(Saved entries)
`src/rtl/wb_bfm_slave.sv`:
```
// Wishbone slave BFM: turns Wishbone beats into a req/resp handshake on the user side.
// Define WB_BFM_SLAVE_ADDR_CHECK_EN to check the master's burst addresses against the computed ones.

module wb_bfm_lane (
   input  logic       wb_clk,
   input  logic       wb_rst_n,
   input  logic       ld_w,
   input  logic       ld_r,
   input  logic [7:0] wdat,
   input  logic       wsel,
   input  logic [7:0] rdat,
   output logic [7:0] wdata_q,
   output logic       mask_q,
   output logic [7:0] rdata_q
);

   always_ff @(posedge wb_clk or negedge wb_rst_n) begin
      if (!wb_rst_n) begin
         wdata_q <= '0;
         mask_q  <= 1'b0;
         rdata_q <= '0;
      end else begin
         if (ld_w) begin
            wdata_q <= wdat;
            mask_q  <= wsel;
         end
         if (ld_r) rdata_q <= rdat;
      end
   end

endmodule

module wb_bfm_slave #(
   parameter int aw = 32,
   parameter int dw = 32
) (
   input  logic            wb_clk,
   input  logic            wb_rst_n,
   input  logic [aw-1:0]   wb_adr_i,
   input  logic [dw-1:0]   wb_dat_i,
   input  logic [dw/8-1:0] wb_sel_i,
   input  logic            wb_we_i,
   input  logic            wb_cyc_i,
   input  logic            wb_stb_i,
   input  logic [2:0]      wb_cti_i,
   input  logic [1:0]      wb_bte_i,
   output logic [dw-1:0]   wb_sdt_o,
   output logic            wb_ack_o,
   output logic            wb_err_o,
   output logic            wb_rty_o,
   output logic            req_o,
   output logic            op_o,
   output logic [aw-1:0]   addr_o,
   output logic [dw-1:0]   wdata_o,
   output logic [dw/8-1:0] mask_o,
   output logic            burst_o,
   output logic [1:0]      bte_o,
   output logic            last_o,
   input  logic            rsp_ack_i,
   input  logic            rsp_err_i,
   input  logic [dw-1:0]   rsp_rdata_i,
   output logic [31:0]     rd_cnt_o,
   output logic [31:0]     wr_cnt_o
);

   localparam int NUM_LANES = dw / 8;

   localparam logic [1:0] S_IDLE = 2'd0;
   localparam logic [1:0] S_REQ  = 2'd1;
   localparam logic [1:0] S_RESP = 2'd2;

   logic [1:0]    state;
   logic          cyc_stb, start, cont, adr_bad, rsp_any;
   logic          ld_w, ld_r, cti_burst, cti_last;
   logic [aw-1:0] inc_addr, wrap_mask, next_addr;

   logic [NUM_LANES-1:0][7:0] wdat_l, rdat_l, wdata_l, rdata_l;
   logic [NUM_LANES-1:0]      mask_l;

   assign cyc_stb   = wb_cyc_i & wb_stb_i;
   assign rsp_any   = rsp_ack_i | rsp_err_i;
   assign cti_burst = (wb_cti_i == 3'b001) | (wb_cti_i == 3'b010);
   assign cti_last  = (wb_cti_i == 3'b000) | (wb_cti_i == 3'b111);

   assign start = (state == S_IDLE) & cyc_stb;
   // RESP with no termination pending is the gap between burst beats; the
   // master only presents the next beat after it has seen the ack.
   assign cont  = (state == S_RESP) & cyc_stb & ~wb_ack_o & ~wb_err_o & ~adr_bad;
   assign ld_w  = start | cont;
   assign ld_r  = (state == S_REQ) & wb_cyc_i & rsp_any & ~op_o;

   assign req_o    = (state == S_REQ);
   assign wb_rty_o = 1'b0;

   always_comb begin
      wrap_mask = '0;
      case (bte_o)
         2'b01:   wrap_mask = aw'(4 * NUM_LANES - 1);
         2'b10:   wrap_mask = aw'(8 * NUM_LANES - 1);
         2'b11:   wrap_mask = aw'(16 * NUM_LANES - 1);
         default: wrap_mask = '0;
      endcase
      inc_addr  = addr_o + aw'(NUM_LANES);
      next_addr = (bte_o == 2'b00) ? inc_addr
                                   : ((addr_o & ~wrap_mask) | (inc_addr & wrap_mask));
   end

`ifdef WB_BFM_SLAVE_ADDR_CHECK_EN
   assign adr_bad = (state == S_RESP) & cyc_stb & ~wb_ack_o & ~wb_err_o
                    & (wb_adr_i != next_addr);
`else
   assign adr_bad = 1'b0;
`endif

   assign wdat_l = wb_dat_i;
   assign rdat_l = rsp_rdata_i;

   for (genvar g = 0; g < NUM_LANES; g++) begin : g_lane
      wb_bfm_lane u_lane (
         .wb_clk   (wb_clk),
         .wb_rst_n (wb_rst_n),
         .ld_w     (ld_w),
         .ld_r     (ld_r),
         .wdat     (wdat_l[g]),
         .wsel     (wb_sel_i[g]),
         .rdat     (rdat_l[g]),
         .wdata_q  (wdata_l[g]),
         .mask_q   (mask_l[g]),
         .rdata_q  (rdata_l[g])
      );
   end

   assign wdata_o  = wdata_l;
   assign mask_o   = mask_l;
   assign wb_sdt_o = rdata_l;

   always_ff @(posedge wb_clk or negedge wb_rst_n) begin
      if (!wb_rst_n) begin
         state    <= S_IDLE;
         wb_ack_o <= 1'b0;
         wb_err_o <= 1'b0;
         op_o     <= 1'b0;
         addr_o   <= '0;
         burst_o  <= 1'b0;
         last_o   <= 1'b0;
         bte_o    <= 2'b00;
         rd_cnt_o <= '0;
         wr_cnt_o <= '0;
      end else begin
         wb_ack_o <= 1'b0;
         wb_err_o <= 1'b0;
         case (state)
            S_IDLE: begin
               if (start) begin
                  state   <= S_REQ;
                  addr_o  <= wb_adr_i;
                  op_o    <= wb_we_i;
                  bte_o   <= wb_bte_i;
                  burst_o <= cti_burst;
                  last_o  <= cti_last;
                  if (wb_we_i) wr_cnt_o <= wr_cnt_o + 32'd1;
                  else         rd_cnt_o <= rd_cnt_o + 32'd1;
               end
            end
            S_REQ: begin
               if (!wb_cyc_i) begin
                  state <= S_IDLE;
               end else if (rsp_any) begin
                  state    <= S_RESP;
                  wb_err_o <= rsp_err_i;
                  wb_ack_o <= ~rsp_err_i;
               end
            end
            S_RESP: begin
               if (!wb_cyc_i || wb_err_o || (wb_ack_o && !burst_o)) begin
                  state <= S_IDLE;
               end else if (adr_bad) begin
                  wb_err_o <= 1'b1;
               end else if (cont) begin
                  state   <= S_REQ;
                  addr_o  <= next_addr;
                  burst_o <= cti_burst;
                  last_o  <= cti_last;
               end
            end
            default: state <= S_IDLE;
         endcase
      end
   end

endmodule

```
`config.mk`:
```
export PLATFORM = sky130hd
export DESIGN_NAME = wb_bfm_slave
export DESIGN_NICKNAME = d
export VERILOG_FILES = /design/src/rtl/wb_bfm_slave.sv
export SDC_FILE = /design/constraint.sdc
export NUM_CORES = 1
export LEC_CHECK = 0
export ABC_CLOCK_PERIOD_IN_PS = 2700
export CAP_MARGIN = 20
export CORE_MARGIN = 4
export CORE_UTILIZATION = 49
export DETAILED_ROUTE_END_ITERATION = 8
export HOLD_SLACK_MARGIN = 0.15
export PLACE_DENSITY = 0.87
export SYNTH_ARGS = -nofsm -noshare
export SYNTH_HDL_FRONTEND = slang
export SYNTH_SLANG_ARGS = --single-unit
```
`constraint.sdc`:
```
create_clock -name wb_clk -period 2.7 [get_ports wb_clk]
set_input_delay 0.54 -clock wb_clk [delete_from_list [all_inputs] [get_ports wb_clk]]
set_output_delay 0.54 -clock wb_clk [all_outputs]
set_load 0.01 [all_outputs]
```
Yosys cells after proc, flatten, opt, wreduce, memory -nomap -nowiden
Cells that the tools add are included.
{ "classes": {"add_sub_neg": 3, "n_eq_ne": 13, "mux": 26, "bitwise": 21, "n_reduce_logical": 14} }
{ "ops": {"columns": ["op", "n"], "rows": [
  ["2-to-1 mux 32 bit", 4],
  ["adder 32 x 1 -> 32 bit, second input constant", 2],
  ["AND 32 bit", 2],
  ["one-hot mux 32 bit (2 select lines)", 1],
  ["adder 32 x 3 -> 32 bit, second input constant", 1],
  ["inverter 32 bit", 1],
  ["bitwise OR 32 bit", 1],
  ["one-hot mux 6 bit (3 select lines)", 1],
  ["2-to-1 mux 1 bit", 12],
  ["2-to-1 mux 2 bit", 5],
  ["AND reduction 3 bit", 3],
  ["AND 1 bit", 8],
  ["equality test 2 bit, second input constant", 3],
  ["!= test 2 bit, second input constant", 3],
  ["!= test 3 x 2 -> 1 bit, second input constant", 2],
  ["one-hot mux 2 bit (3 select lines)", 1],
  ["inverter 1 bit", 5],
  ["equality test 2 x 1 -> 1 bit, second input constant", 2],
  ["logical NOT 2 bit", 2],
  ["bitwise OR 1 bit", 4],
  ["one-hot mux 1 bit (2 select lines)", 2],
  ["AND reduction 4 bit", 1],
  ["equality test 3 x 1 -> 1 bit, second input constant", 1],
  ["equality test 3 x 2 -> 1 bit, second input constant", 1],
  ["other kinds (7)", 9]
]} }
{ "totals": {"ff_bits": 173, "inputBits": 112, "output_inout_bits": 173, "word_cells": 99} }

Longest topological paths before layout
{ "depth": {"depth_word": 9, "depth_mapped": 7, "depth_no_buf": 6} }

By module
From an unflattened synthesis, not the netlist that was laid out.
{ "hier_totals": {"cells_unflattened": 686, "hier_area_um2": 8209.1} }
{ "modules_own_cells": {"columns": ["module", "n_inst", "cells_per_inst", "area_per_inst_um2", "seq_area_each_um2"], "rows": [
  ["wb_bfm_slave", 1, 542, 5396.4, 2627.5],
  ["wb_bfm_lane", 4, 36, 703.2, 425.4]
]} }

Worst setup path before layout
No wires, ideal clock.
{ "synth_path": {"path_kind": "register to register", "start": "reg addr_o[2]", "end": "reg addr_o[30]", "setup_ns": 0.087, "arrival_ns": 1.742, "required_ns": 2.613, "slack_ns": 0.871, "path_stages_with_launch": 7, "path_buffers": 0, "period_less_slack_ns": 1.829, "cell_sequence": "dfrtp_1 > ha_1 > nand2_1 > nor3_2 > nand4_2 > or4_1 > o211ai_1"} }
{ "synth_via": {"elab_chain_len": 7} }
{ "synth_lines": {"columns": ["element", "line", "text"], "rows": [
  ["from (decl)", "53", "output logic [aw-1:0] addr_o,"],
  ["from (signal assigned)", "156", "addr_o <= wb_adr_i;"],
  ["from (signal assigned)", "181", "addr_o <= next_addr;"],
  ["adder 32 x 3 -> 32 bit (*)", "103", "inc_addr = addr_o + aw'(NUM_LANES);"],
  ["AND 32 bit", "105", ": ((addr_o & ~wrap_mask) | (inc_addr & wrap_mask));"],
  ["bitwise OR 32 bit", "105", null],
  ["2-to-1 mux 32 bit (*)", "104", "next_addr = (bte_o == 2'b00) ? inc_addr"],
  ["2-to-1 mux 32 bit (*)", "179", "end else if (cont) begin"],
  ["2-to-1 mux 32 bit (*)", "175", "if (!wb_cyc_i || wb_err_o || (wb_ack_o && !burst_o)) begin"],
  ["one-hot mux 32 bit (2 select lines) (*)", "152", "case (state)"]
]} }
Every way passes the cells marked *; elsewhere a longest branch is shown, timed or not. The select of a mux whose other input is x is not followed.
A chain may end at the register's enable or synchronous reset.

Worst setup path in the final report
{ "layout_path": {"start": "reg state[0]", "end": "out req_o"} }
{ "layout_via": {"elab_chain_len": 1} }
{ "layout_lines": {"columns": ["element", "line", "text"], "rows": [
  ["from (decl)", "72", "logic [1:0] state;"],
  ["from (signal assigned)", "139", "state <= S_IDLE;"],
  ["from (signal assigned)", "155", "state <= S_REQ;"],
  ["from (signal assigned)", "167", "state <= S_IDLE;"],
  ["equality test 2 x 1 -> 1 bit", "92", "assign req_o = (state == S_REQ);"],
  ["to (decl)", "51", "output logic req_o,"]
]} }
Every way passes these cells.

==> impl_metrics.ini <==
[outcome]
outcome = finished clean

[finish]
num_antenna_cells = 0
syn_to_final_growth_pct = 47.6
regArea_mm2 = 0.00433
drive_above_1_share = 0.0854
finalNetCount = 1167
multiInputGateArea_mm2 = 0.00336
nFillCells = 1122
instances_no_fill = 1281

[placement]
gp_congestion = 0.867
hpwlAfterDp_um = 17200
place_ws_ns = 0.0103
place_inst = 1248
io_buffers = 283

[setup_path]
end_kind = output port
path_class = register to output port
path_buf_inv = 1
rr_worst_depth = 6
path_max_fanout = 6
startpoint = state[0]
path_depth = 2
r2r_start = addr_o[3]
critical-path-slowest-cell = clkdlybuf4s50_1
cp_slowest_stage_delay_ns = 0.61
required_ns = 2.16
r2r_setup_slack_ns = 0.63
reg2reg_to = addr_o[30]
cp.arrival_ns = 1.77
cp-start-kind = register
path_cells = nor2b_1 -> clkdlybuf4s50_1
path_delay_family = buffers and inverters
crit_path_end = req_o

[clock_tree]
post-cts-setup-buffers = 0
clk_latency_ns = 0.42
numCtsBuffers = 17
htreeDepth = 4
post_cts_resized = 0
cts_hold_buf = 1
cts_root_buf = clkbuf_16
cts_max_path_buffers = 2
cts_sinks = 173
clkSlewWorstSetupHoldPaths_ns = 0.07
cts_tree = yes

[timing]
max_freq_ghz = 0.433
worst_slew_pin_slew_ns = 0.697
fin_tns_setup_ns = 0
finalCriticalPeriod_ns = 2.31
setup_viol_count_final = 0
period_share = 0.855
finClkSkew_ns = 0.00915
finalMaxSlewViolations = 0
hold_viol_final = 0
relSlewSlack = 0.535
rsz0062_at_grt = no
fin_ws_ns = 0.392

[power]
p_leak_nw = 4.98
ir_worst_vdd_mv = 0.433
total_power_mw = 8.08
p_per_area_mw_per_mm2 = 696

[global_routing]
met1_usage = 0.308
antenna_found_initial = 0
use_met2 = 0.417
grt_pass1_wl_um = 36300
grt_pass1_vias = 6973
top_usage_layer = met2
grt_overflow_total = 0
track_usage = 0.251
grt_start_max_net_pins = 64
grt_use_met3 = 0.0719

[synthesis]
synth_area_per_cell_um2 = 10.3
synth_top_cell_area_share = 0.550
ys_seq_area_frac = 0.550
synth-async-reset-ratio = 1.00
synth_area_leaders = dfrtp_1 (55%), nand2_1 (8.9%), xnor2_1 (5.3%)
synth_top_area_cell = dfrtp_1
synthCells = 765
synth_edf_count = 0
yosys_register_bits = 173
synth-main-ff-cell = dfrtp_1
synth_area_mm2 = 0.00787
synth_nets = 880
yosys_warnings = 0
synth_cell_types = 61

[routing]
wl_per_cell_um = 17.8
via_per_inst = 5.42
firstDrtPassIters = 5
drc = 0
totalWireLength_um = 22800
vias = 6947
drtIter0Drc = 382
drt.antenna.violating_nets = 0

[floorplanning]
coreArea_mm2 = 0.0158
rows = 46
start_util = 0.497
die_area_mm2 = 0.0182
die_w_um = 135
io_pins = 285
dieHeight_um = 135

[hold_path]
hp-start = g_lane[1].u_lane.wdata_q[5]
hold_class = register to register

[job]
max_cap_violations = 0
==> layer usage <==
metal / vias to the layer above / wire, um
met4: 0 / 794
met5: - / 0
li1: 3252 / -
met2: 299 / 11200
met3: 51 / 2010
met1: 3345 / 8800
==> kinds of logic (layout without fill, tap and decap cells) <==
group,after synthesis,count (layout),synth area share
flops,173,173,0.550
mux,36,36,0.0512
simple gates,365,365,0.232
compound gates,81,81,0.0671
fa+ha+maj,3,3,0.00477
xor+xnor,63,63,0.0701
other cells,1,1,0.000476
buf+inv,43,343,0.0248
==> cells in the final DEF, fill, tap and decap left out, types with 3 or more instances in the layout <==
cell type and instances:
o21ai_0 11, a2bb2oi_1 8, buf_4 15, inv_6 6, nor4_1 7, nor3_1 9, or3_1 6, ha_1 3
nor2b_1 4, and3_1 11, nand2_1 187, xnor2_1 48, and4_1 5, clkdlybuf4s50_1 282, o22ai_1 9, inv_1 8
a31oi_1 5, mux2_2 22, and2_1 6, or4_1 6, dfrtp_1 173, clkinv_2 3, mux2_1 12, clkbuf_16 17
o21ai_1 3, a21oi_1 23, buf_12 4, xor2_1 15, o211ai_1 5, nor2_1 26, nand3_1 38, nand4_1 33
==> final cells by class <==
class                      count  area share
inverter                       8     0.00258
clock buffer                  18      0.0378
sequential                   173       0.373
multi-input combinational    549       0.289
tap                          216      0.0233
clock inverter                14      0.0132
timing repair buffer         303       0.261
==> where the power goes <==
part	internal [mW]	switching, mW	leakage, nW
clock network	1.41	1.07	0.290
registers	3.04	0.393	2.20
logic	1.26	0.920	2.49
total	5.70	2.38	4.98
==> synth_stat cells (all sizes together), types with 8 or more instances <==
cell type,instances
nand4,35
nand2,187
clkbuf,16
buf,19
a2bb2oi,8
and3,12
nor3,11
mux2,34
a21oi,23
xor2,15
o22ai,9
nor4,11
nor2,28
inv,8
nand3,40
dfrtp,173
o21ai,14
xnor2,48
==> tightest hold or removal path, stage by stage (launching register included) <==
cell	delay (ns)
dfrtp_1	0.34
nand2_1	0.05
nand2_1	0.05
==> flip-flops by register name, summed over array words and instances (netlist names), named ones only <==
name                   flops
last_o                     1
burst_o                    1
g_lane.u_lane.rdata_q     32
op_o                       1
wb_err_o                   1
wr_cnt_o                  32
addr_o                    30
rd_cnt_o                  32
g_lane.u_lane.wdata_q     32
wb_ack_o                   1
g_lane.u_lane.mask_q       4
state                      2
bte_o                      2
==> per-stage QoR <==
stage                util  hold slack (ns)  cell area, um2
floorplan               -            0.244            7870
global placement    0.696            0.457           11000
detailed placement  0.696            0.461           11000
CTS                 0.734            0.478           11600
global route        0.734            0.494           11600
finish              0.734            0.474           11600
==> worst min path at each step <==
| stage | end | cells after the start |
|---|---|---|
| CTS | g_lane[0].u_lane.wdata_q[1] | 2 |
| detailed placement | g_lane[0].u_lane.wdata_q[1] | 2 |
| global route | g_lane[0].u_lane.wdata_q[5] | 2 |
| floorplan | async pin | 0 |
| finish | g_lane[1].u_lane.wdata_q[5] | 2 |
| global placement | g_lane[0].u_lane.wdata_q[3] | 2 |
Note: power is estimated with default switching activity, not from simulation.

§ **Task objective**
If a line in the records above holds the string "gates", copy it.

§ **Written answer**
simple gates,365,365,0.232
compound gates,81,81,0.0671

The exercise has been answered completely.